__Task brief__
Gather all lines in the entries that include the word "layout".

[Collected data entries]
═══

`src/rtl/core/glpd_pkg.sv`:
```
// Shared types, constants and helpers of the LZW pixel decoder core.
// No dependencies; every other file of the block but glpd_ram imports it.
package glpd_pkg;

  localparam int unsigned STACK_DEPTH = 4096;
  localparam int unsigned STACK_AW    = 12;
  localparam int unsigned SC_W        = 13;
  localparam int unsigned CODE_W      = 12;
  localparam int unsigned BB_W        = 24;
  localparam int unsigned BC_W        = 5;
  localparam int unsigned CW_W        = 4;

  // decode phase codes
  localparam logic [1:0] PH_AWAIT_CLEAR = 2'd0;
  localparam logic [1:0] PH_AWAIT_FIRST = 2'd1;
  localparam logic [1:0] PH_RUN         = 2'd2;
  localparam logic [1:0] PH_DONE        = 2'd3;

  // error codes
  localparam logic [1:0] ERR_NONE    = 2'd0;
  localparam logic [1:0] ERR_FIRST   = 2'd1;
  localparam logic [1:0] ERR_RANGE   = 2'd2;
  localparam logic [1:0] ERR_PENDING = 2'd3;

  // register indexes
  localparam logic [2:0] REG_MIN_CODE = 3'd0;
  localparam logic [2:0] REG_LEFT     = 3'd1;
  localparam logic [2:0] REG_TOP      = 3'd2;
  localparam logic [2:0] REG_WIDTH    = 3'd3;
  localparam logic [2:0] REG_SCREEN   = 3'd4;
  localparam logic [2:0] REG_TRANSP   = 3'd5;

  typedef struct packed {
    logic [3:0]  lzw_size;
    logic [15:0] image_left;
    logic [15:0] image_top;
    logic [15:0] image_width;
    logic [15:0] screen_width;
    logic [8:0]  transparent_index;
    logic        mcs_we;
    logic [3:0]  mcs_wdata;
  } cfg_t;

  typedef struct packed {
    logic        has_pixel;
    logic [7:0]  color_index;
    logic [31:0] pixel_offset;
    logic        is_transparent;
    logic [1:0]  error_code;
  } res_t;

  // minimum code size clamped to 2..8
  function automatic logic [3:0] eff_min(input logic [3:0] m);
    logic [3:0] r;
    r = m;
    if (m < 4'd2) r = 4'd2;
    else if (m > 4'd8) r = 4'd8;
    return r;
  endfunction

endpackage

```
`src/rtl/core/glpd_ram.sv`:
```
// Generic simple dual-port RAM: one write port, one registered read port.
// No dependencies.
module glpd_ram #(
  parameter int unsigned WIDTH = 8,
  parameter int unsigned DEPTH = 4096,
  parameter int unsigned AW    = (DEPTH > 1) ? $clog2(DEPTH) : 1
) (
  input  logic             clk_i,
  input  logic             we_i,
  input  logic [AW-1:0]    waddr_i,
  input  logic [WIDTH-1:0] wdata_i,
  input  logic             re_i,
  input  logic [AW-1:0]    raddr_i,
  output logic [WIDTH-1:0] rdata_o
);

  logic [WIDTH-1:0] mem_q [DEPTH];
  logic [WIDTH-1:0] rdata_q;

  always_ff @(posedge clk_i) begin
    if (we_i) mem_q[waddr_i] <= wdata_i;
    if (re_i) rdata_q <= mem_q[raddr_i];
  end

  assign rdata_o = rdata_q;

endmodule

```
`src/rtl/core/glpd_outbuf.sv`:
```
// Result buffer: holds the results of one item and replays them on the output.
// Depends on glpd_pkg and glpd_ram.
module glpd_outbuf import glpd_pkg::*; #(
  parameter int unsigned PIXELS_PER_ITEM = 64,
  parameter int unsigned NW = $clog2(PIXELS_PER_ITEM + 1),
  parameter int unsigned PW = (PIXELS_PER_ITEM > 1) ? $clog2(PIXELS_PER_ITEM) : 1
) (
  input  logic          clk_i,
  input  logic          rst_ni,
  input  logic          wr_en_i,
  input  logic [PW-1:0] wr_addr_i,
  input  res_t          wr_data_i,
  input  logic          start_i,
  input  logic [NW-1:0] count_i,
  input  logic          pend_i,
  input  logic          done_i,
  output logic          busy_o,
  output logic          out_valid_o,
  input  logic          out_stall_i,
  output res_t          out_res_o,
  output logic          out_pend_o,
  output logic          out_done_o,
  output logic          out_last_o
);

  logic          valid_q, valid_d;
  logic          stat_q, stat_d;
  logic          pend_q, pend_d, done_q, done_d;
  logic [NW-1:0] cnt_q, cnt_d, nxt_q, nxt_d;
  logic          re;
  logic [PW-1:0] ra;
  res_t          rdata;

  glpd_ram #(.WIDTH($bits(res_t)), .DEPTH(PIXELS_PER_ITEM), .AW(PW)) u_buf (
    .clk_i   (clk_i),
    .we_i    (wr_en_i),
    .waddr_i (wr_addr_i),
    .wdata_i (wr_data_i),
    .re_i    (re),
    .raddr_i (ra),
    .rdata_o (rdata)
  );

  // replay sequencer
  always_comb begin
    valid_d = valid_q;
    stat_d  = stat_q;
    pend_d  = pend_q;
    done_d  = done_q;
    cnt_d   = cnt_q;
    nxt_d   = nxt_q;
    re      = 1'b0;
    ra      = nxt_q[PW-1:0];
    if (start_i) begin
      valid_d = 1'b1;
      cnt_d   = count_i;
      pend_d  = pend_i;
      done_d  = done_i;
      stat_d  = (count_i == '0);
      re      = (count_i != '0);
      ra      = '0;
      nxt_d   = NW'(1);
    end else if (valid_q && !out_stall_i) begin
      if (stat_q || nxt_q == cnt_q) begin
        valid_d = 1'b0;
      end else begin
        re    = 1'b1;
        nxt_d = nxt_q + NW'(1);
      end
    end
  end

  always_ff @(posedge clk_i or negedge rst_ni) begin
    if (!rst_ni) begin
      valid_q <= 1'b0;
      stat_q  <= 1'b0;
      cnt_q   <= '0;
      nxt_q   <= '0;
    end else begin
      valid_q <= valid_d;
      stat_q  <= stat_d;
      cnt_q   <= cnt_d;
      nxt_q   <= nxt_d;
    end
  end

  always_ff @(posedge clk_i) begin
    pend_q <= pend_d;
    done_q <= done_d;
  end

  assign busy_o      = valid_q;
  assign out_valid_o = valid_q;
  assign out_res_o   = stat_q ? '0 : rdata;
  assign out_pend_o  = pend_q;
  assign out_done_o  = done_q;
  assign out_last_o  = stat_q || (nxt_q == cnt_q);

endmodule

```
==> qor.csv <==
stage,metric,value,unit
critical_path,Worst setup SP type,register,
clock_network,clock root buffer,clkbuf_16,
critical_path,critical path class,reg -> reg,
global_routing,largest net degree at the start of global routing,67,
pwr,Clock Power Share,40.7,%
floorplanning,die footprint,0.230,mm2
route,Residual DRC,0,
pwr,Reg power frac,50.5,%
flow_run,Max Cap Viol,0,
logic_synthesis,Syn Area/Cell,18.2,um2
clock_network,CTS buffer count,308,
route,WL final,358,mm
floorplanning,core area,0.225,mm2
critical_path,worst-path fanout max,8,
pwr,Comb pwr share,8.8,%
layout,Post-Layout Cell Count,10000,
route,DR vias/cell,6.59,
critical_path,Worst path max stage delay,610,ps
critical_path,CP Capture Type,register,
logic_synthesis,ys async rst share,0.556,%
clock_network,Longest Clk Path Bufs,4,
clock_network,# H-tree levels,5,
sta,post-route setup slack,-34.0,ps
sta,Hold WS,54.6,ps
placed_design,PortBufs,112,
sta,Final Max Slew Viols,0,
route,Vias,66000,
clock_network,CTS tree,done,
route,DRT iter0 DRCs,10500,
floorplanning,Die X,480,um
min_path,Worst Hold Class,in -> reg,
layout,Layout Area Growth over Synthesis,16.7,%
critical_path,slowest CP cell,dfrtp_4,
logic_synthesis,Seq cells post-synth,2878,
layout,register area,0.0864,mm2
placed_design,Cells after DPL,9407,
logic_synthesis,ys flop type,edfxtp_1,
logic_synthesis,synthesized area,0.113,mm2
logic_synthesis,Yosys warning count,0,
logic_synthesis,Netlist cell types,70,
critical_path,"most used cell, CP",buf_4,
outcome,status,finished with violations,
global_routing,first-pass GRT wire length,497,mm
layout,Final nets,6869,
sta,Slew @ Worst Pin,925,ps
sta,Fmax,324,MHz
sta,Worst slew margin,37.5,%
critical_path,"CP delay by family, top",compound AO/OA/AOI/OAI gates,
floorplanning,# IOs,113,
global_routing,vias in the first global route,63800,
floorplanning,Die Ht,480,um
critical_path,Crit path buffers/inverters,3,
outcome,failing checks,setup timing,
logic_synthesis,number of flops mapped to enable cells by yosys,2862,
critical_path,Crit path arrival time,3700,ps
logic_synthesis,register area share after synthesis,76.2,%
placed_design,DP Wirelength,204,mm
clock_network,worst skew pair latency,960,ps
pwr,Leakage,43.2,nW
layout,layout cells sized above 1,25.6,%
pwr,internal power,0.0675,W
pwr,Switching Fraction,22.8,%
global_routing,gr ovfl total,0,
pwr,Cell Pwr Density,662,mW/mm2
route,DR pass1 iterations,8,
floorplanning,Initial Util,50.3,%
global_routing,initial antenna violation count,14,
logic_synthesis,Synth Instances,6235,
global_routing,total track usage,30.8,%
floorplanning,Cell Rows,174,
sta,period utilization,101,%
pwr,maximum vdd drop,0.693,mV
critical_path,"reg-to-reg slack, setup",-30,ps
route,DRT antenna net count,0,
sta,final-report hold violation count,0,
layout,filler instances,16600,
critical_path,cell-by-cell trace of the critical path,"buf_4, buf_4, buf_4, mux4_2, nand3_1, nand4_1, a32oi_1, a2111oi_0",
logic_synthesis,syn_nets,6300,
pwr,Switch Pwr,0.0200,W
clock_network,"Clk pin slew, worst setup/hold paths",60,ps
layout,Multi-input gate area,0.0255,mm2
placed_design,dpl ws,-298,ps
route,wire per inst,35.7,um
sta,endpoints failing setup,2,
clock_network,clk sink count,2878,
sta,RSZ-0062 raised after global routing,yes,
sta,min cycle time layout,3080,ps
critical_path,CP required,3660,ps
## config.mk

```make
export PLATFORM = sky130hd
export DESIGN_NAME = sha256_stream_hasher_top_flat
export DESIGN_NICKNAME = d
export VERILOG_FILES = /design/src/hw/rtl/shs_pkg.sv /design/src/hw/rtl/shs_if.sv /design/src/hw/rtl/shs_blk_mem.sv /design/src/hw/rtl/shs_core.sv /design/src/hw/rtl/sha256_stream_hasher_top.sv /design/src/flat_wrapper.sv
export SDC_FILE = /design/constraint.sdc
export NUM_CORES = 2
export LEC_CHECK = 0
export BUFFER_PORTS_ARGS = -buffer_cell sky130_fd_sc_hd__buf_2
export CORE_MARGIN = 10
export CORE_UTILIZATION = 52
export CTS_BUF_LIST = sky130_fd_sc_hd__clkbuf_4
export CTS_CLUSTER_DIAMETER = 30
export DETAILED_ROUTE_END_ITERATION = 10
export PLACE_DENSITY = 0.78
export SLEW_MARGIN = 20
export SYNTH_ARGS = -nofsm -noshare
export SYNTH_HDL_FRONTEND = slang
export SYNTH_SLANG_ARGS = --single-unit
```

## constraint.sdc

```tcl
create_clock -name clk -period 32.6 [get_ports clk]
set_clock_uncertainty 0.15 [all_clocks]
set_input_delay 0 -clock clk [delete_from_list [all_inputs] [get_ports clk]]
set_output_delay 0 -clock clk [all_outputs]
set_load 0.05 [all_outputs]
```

═══

__Solution__
layout,Post-Layout Cell Count,10000,
layout,Layout Area Growth over Synthesis,16.7,%
layout,register area,0.0864,mm2
layout,Final nets,6869,
layout,layout cells sized above 1,25.6,%
layout,filler instances,16600,
layout,Multi-input gate area,0.0255,mm2
sta,min cycle time layout,3080,ps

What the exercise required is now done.